The result: James Watson with his DNA models.
Credit: Andreas Feininger/Time-Life Pictures/Getty Images

Essay

Essay: Letter to a Young Scientist

  • September/October 2007
  • By James Watson

In his newly released memoir Avoid Boring People, James Watson laces autobiography with advice. In the following excerpt, he tells the story of his role in determining the structure of DNA.

   

I arrived in Cambridge in the fall of 1951 sensing a majesty of place and intellectual style unmatched anywhere in the world. The city's great university, reflecting almost 900 years of English history, is centered on the banks of the River Cam, whose modest waters move northeast across East Anglia to the market city of Ely. Ely's massive 12th-century cathedral had long towered over the vast flat fenland marshes that emptied into the still 40 miles of river from Cambridge to the shallow waters of the Wash, the estuary over which tides from the North Sea still roar twice daily. It was the draining over many centuries of the fens that created the rich agricultural fields and wealth of the great East Anglia estate owners.
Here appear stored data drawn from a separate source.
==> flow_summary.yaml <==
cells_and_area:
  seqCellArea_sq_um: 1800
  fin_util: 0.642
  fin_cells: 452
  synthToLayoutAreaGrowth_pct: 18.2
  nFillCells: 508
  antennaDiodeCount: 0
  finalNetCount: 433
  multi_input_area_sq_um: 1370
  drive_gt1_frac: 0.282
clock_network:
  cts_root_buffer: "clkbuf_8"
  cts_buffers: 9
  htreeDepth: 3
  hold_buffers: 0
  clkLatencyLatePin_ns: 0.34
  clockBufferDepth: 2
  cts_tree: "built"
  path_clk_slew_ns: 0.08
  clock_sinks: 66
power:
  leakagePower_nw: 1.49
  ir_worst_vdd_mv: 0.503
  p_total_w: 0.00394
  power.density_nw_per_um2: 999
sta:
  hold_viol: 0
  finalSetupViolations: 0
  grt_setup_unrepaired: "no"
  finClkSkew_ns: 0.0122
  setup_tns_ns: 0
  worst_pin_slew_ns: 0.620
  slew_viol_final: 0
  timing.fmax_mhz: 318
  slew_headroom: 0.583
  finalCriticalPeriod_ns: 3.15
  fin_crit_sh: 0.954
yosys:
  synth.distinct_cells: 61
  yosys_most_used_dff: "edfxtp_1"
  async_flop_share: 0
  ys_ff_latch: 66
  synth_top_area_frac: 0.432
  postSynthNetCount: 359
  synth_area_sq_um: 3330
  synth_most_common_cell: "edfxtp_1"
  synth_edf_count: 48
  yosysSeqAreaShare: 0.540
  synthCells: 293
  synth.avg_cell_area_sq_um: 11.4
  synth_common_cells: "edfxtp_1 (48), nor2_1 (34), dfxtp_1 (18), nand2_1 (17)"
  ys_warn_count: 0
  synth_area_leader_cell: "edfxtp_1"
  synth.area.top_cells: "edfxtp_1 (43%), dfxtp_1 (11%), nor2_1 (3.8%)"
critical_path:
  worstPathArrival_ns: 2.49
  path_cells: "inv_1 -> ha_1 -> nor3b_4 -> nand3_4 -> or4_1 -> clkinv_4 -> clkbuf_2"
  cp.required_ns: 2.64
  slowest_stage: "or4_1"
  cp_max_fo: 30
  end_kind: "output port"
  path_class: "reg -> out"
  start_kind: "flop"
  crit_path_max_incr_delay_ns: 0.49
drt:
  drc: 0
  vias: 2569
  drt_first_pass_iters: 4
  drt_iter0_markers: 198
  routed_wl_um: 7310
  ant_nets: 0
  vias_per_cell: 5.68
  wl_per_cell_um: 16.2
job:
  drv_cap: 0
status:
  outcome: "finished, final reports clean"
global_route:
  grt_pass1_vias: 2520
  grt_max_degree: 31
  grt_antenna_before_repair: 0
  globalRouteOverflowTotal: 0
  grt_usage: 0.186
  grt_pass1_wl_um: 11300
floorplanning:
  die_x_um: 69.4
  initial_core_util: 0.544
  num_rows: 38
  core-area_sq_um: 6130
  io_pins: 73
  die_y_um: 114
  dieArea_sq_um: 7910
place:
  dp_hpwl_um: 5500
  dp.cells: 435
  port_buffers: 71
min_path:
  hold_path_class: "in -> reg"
### src/sv/ifmt_pkg.sv
// Shared types, constants and helpers for the integer field formatter.
// No dependencies; every other file imports this package.
`default_nettype none

package ifmt_pkg;

   localparam int MAX_FIELD_DEFAULT = 63;
   localparam int QUEUE_DEPTH       = 2;
   localparam int DIGITS_MAX        = 10;
   localparam int DIGIT_CNT_W       = $clog2(DIGITS_MAX + 1);
   localparam int DIGIT_IDX_W       = $clog2(DIGITS_MAX);
   localparam int FIELD_W           = 6;

   localparam logic [31:0] RECIP_TEN = 32'hCCCC_CCCD;
   localparam int          RECIP_SHIFT = 35;

   localparam logic CMD_DEC = 1'b0;
   localparam logic CMD_HEX = 1'b1;

   localparam logic [7:0] CHAR_SPACE = 8'h20;
   localparam logic [7:0] CHAR_MINUS = 8'h2d;
   localparam logic [7:0] CHAR_ZERO  = 8'h30;
   localparam logic [7:0] CHAR_LOW_A = 8'h61;

   typedef enum logic [1:0] {
      FE_IDLE,
      FE_CONV,
      FE_SEND
   } front_state_type;

   typedef struct packed {
      logic [DIGITS_MAX-1:0][3:0] digits;
      logic [DIGIT_CNT_W-1:0]     ndig;
      logic                       neg;
      logic [FIELD_W-1:0]         zeros;
      logic [FIELD_W-1:0]         spaces;
   } field_desc_type;

   function automatic logic [7:0] digit_char(input logic [3:0] d);
      logic [7:0] c;
      if (d < 4'd10) begin
         c = CHAR_ZERO + {4'b0, d};
      end else begin
         c = CHAR_LOW_A + {4'b0, d} - 8'd10;
      end
      return c;
   endfunction

endpackage

`default_nettype wire

### src/sv/ifmt_queue.sv
// Short descriptor queue between front and back end.
// Depends on ifmt_pkg for the descriptor type.
`default_nettype none

module ifmt_queue import ifmt_pkg::*; #(
   parameter int DEPTH = QUEUE_DEPTH
) (
   input  wire logic           clock,
   input  wire logic           reset,
   input  wire logic           push,
   input  wire field_desc_type wr_desc,
   output logic                full,
   input  wire logic           pop,
   output field_desc_type      rd_desc,
   output logic                empty
);

   localparam int PTR_W = (DEPTH > 1) ? $clog2(DEPTH) : 1;
   localparam int CNT_W = $clog2(DEPTH + 1);

   field_desc_type     slot_ff [DEPTH];
   logic [PTR_W-1:0]   wr_ptr_ff, wr_ptr_in;
   logic [PTR_W-1:0]   rd_ptr_ff, rd_ptr_in;
   logic [CNT_W-1:0]   cnt_ff, cnt_in;
   logic               do_push;
   logic               do_pop;

   assign full    = (cnt_ff == CNT_W'(DEPTH));
   assign empty   = (cnt_ff == '0);
   assign do_push = push && !full;
   assign do_pop  = pop && !empty;
   assign rd_desc = slot_ff[rd_ptr_ff];

   always_comb begin
      wr_ptr_in = wr_ptr_ff;
      rd_ptr_in = rd_ptr_ff;
      cnt_in    = cnt_ff;
      if (do_push) begin
         wr_ptr_in = (32'(wr_ptr_ff) == DEPTH - 1) ? '0 : wr_ptr_ff + 1'b1;
      end
      if (do_pop) begin
         rd_ptr_in = (32'(rd_ptr_ff) == DEPTH - 1) ? '0 : rd_ptr_ff + 1'b1;
      end
      if (do_push && !do_pop) begin
         cnt_in = cnt_ff + 1'b1;
      end else if (do_pop && !do_push) begin
         cnt_in = cnt_ff - 1'b1;
      end
   end

   always_ff @(posedge clock) begin
      if (reset) begin
         wr_ptr_ff <= '0;
         rd_ptr_ff <= '0;
         cnt_ff    <= '0;
      end else begin
         wr_ptr_ff <= wr_ptr_in;
         rd_ptr_ff <= rd_ptr_in;
         cnt_ff    <= cnt_in;
      end
   end

   always_ff @(posedge clock) begin
      if (do_push) begin
         slot_ff[wr_ptr_ff] <= wr_desc;
      end
   end

endmodule

`default_nettype wire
Their benefactions in return helped create along the "backs" of the Cam the many elegant student residences, dining halls, and chapels that already many centuries ago marked out Cambridge as a market city of extraordinary grace and beauty.

For most of its history, Cambridge University was highly decentralized, with teaching carried out exclusively by the residential colleges, among which Trinity was long the grandest, having enjoyed the matchless patronage of Henry VIII. In a room off the great court had lived the young Newton, whose greatest science was done in his 20s and 30s before he went up to London to be master of the mint.